In previous posts we've at least touched on what an arbitration is, and what role it may play in a personal injury case—like here, here, and here. A lot of folks confuse arbitration with mediation. Mediation is where the parties to a lawsuit, by agreement or by court order, get together with a neutral person (usually a retired judge, or an attorney who specializes in mediations), in an effort to bridge gaps in positions and broker a resolution to their dispute.
That's not what an arbitration is. In short, think of a trial. Except instead of many days or weeks, it will usually take less than one day; instead of a jury deciding who wins or loses and how much the claim is worth, a neutral retired judge, retired attorney, or practicing attorney will hear the evidence and decide the case; instead of in an imposing courtroom, the hearing takes place in someone's office conference room; instead of hours of live witness testimony, most of the evidence will be presented via affidavits, medical records, and other documents. There are of course other differences as well, but I consider those to be the highlights.
The two types of arbitration we deal with in personal injury cases are contractual ones, and “mandatory arbitration” (MAR for short). Contractual arbitration is usually done when a person has a claim against their own auto insurance company, and the auto policy says that disputes about benefits are subject to arbitration. The contract/insurance policy spells out the rules for the arbitration, and the result is almost always (again, depending on what the policy says) binding on the parties. We commonly see this when a client has a dispute with their insurer over whether they're owed underinsured motorist (UIM) benefits, or personal injury protection (PIP) benefits. Find a brief summary of those types of benefits here.

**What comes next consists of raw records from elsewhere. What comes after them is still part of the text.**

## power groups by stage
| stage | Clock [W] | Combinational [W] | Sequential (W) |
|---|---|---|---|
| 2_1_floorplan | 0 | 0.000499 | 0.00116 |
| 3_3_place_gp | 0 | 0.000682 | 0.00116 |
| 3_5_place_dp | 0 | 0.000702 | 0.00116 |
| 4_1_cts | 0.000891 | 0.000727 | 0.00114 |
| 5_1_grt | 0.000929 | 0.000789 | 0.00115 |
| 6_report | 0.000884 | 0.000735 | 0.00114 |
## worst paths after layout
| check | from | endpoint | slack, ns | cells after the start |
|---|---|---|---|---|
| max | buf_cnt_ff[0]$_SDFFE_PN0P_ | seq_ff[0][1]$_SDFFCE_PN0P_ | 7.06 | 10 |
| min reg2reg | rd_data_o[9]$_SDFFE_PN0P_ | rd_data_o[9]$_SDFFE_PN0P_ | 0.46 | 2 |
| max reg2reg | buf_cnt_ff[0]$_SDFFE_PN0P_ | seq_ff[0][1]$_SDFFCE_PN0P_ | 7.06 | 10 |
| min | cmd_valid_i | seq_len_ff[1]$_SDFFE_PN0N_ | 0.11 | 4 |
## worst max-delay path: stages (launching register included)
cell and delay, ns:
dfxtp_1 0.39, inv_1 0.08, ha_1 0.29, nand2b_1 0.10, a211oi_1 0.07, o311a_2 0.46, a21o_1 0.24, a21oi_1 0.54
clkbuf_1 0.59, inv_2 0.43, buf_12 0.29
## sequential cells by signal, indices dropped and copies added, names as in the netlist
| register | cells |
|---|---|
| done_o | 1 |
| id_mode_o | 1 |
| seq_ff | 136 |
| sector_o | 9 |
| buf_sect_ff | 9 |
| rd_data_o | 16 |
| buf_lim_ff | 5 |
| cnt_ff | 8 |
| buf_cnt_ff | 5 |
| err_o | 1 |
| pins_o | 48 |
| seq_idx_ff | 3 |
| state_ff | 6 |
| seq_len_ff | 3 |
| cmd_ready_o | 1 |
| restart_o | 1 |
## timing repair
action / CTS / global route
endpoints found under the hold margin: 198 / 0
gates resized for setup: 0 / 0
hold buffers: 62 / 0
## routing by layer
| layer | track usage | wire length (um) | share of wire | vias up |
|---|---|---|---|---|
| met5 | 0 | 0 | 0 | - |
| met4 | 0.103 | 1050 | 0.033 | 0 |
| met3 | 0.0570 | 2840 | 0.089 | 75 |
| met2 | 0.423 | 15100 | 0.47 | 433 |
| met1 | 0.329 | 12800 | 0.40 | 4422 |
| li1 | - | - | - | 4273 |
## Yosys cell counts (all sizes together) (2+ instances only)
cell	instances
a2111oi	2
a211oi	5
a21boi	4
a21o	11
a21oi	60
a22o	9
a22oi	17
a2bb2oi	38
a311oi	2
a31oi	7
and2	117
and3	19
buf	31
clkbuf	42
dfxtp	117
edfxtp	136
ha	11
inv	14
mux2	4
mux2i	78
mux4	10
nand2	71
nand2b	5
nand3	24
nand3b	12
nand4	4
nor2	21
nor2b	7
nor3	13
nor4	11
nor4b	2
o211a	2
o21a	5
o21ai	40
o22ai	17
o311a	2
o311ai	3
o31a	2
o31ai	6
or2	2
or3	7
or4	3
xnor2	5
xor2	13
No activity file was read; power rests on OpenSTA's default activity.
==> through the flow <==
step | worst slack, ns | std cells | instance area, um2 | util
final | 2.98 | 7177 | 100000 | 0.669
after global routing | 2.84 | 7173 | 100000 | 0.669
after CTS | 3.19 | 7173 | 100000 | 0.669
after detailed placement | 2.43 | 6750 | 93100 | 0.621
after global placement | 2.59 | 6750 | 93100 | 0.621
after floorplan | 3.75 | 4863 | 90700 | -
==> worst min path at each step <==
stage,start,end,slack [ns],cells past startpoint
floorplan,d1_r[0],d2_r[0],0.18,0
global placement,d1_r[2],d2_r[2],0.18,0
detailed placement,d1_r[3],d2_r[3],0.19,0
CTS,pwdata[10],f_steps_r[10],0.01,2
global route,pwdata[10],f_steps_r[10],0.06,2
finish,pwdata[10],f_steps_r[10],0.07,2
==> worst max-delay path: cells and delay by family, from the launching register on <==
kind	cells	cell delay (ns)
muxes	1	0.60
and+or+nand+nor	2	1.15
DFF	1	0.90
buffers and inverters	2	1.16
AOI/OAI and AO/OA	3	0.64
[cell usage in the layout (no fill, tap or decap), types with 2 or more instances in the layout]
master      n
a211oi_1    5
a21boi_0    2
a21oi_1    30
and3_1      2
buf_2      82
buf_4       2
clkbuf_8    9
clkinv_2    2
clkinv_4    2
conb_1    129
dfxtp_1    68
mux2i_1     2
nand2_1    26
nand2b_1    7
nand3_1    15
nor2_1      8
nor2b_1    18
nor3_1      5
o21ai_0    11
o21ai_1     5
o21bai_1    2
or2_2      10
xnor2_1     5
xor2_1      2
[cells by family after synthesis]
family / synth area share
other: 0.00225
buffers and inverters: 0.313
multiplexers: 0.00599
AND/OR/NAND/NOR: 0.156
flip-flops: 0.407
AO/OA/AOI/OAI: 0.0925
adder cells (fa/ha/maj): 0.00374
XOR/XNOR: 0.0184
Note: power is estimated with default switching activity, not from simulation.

Mandatory arbitration in Washington happens after a lawsuit is filed and is part of the court system. Typically it goes like this. When we can't resolve a client's injury claim for fair compensation with an insurance company, we have to file a lawsuit in state court against the wrongdoer, and the insurer then defends them in the lawsuit by hiring them a lawyer. The insurer is still responsible for paying whatever result is reached. This is litigation. At some point our clients, with our advice, are going to have to decide whether to go down the path that leads directly to a trial, or the path that goes through MAR.
In order to qualify for MAR, the client has to agree that the amount of money they can ask for from the arbitrator is capped. State statutes set the maximum award for MAR, which (as of a recent law change) is $100,000, up from the previous $50,000. However, the law does not require all counties to adopt the higher limit. Each county in Washington has to decide whether to affirmatively adopt the higher $100,000 limit, and if they don't the limit is still $50k. Many have chosen the higher limit. Clark County, where our office is located, uses $100k. Cowlitz and Lewis Counties also use the $100k limit.
The same is not necessarily true in some neighboring counties, where many of our clients reside, or where their injury incidents may have occurred. Skamania and Klickitat Counties have not adopted the higher MAR limits, but I have it on good authority that they are doing so in 2020.
In many personal injury cases (and probably all wrongful death cases) the damages are going to be significantly higher than the arbitration limits, and unless there's a compelling strategic consideration to the contrary, those cases would not be right for MAR. But many cases are going to involve damages within the MAR range, and by submitting to MAR the injured party can, as a tradeoff to the damages cap, take advantage of some very useful features of MAR. These include:
- Significant cost savings. Because so much evidence can be put on by affidavits, medical records and police reports, the injured party's attorney will spend way less money paying for the time of live witnesses. Every dollar saved is a dollar more the injured person will net out of the eventual result.
- Significant time savings. A MAR hearing usually takes a few hours versus many days of trial. It will be scheduled many months sooner than a trial typically would be.
- Significant anxiety/stress reduction. Most parties to a personal injury case do not look forward to being in a courtroom, with a judge and jury looking on. If their case is well suited for the forum, they often they feel more comfortable having it heard in smaller, less populated setting.
- MAR awards can be appealed by the party who doesn't like the result, and if the decision is appealed in a timely manner the case will be set for a regular trial at a later date. But the party (often the defendant/other side in our cases, really their insurer) who appeals the MAR award is putting themselves at greater financial risk. If the appealing party does not improve their position at trial (i.e., the jury gives a lower award than the arbitrator), they not only pay the verdict, but also potentially multiples of that verdict in additional attorney fees and costs they would not have otherwise been responsible for. The non-appealing party also controls the number to beat, and can leave it at the arbitrator's award, or lower it by sending the other side a pleading called an Offer of Compromise (OOC). OOC's can be filed at any point between the MAR award and 30 days before trial. If the other side does not accept the OOC within 10 days, it is the new number/bar to clear for the non-appealing party to trigger the penalty fees and costs.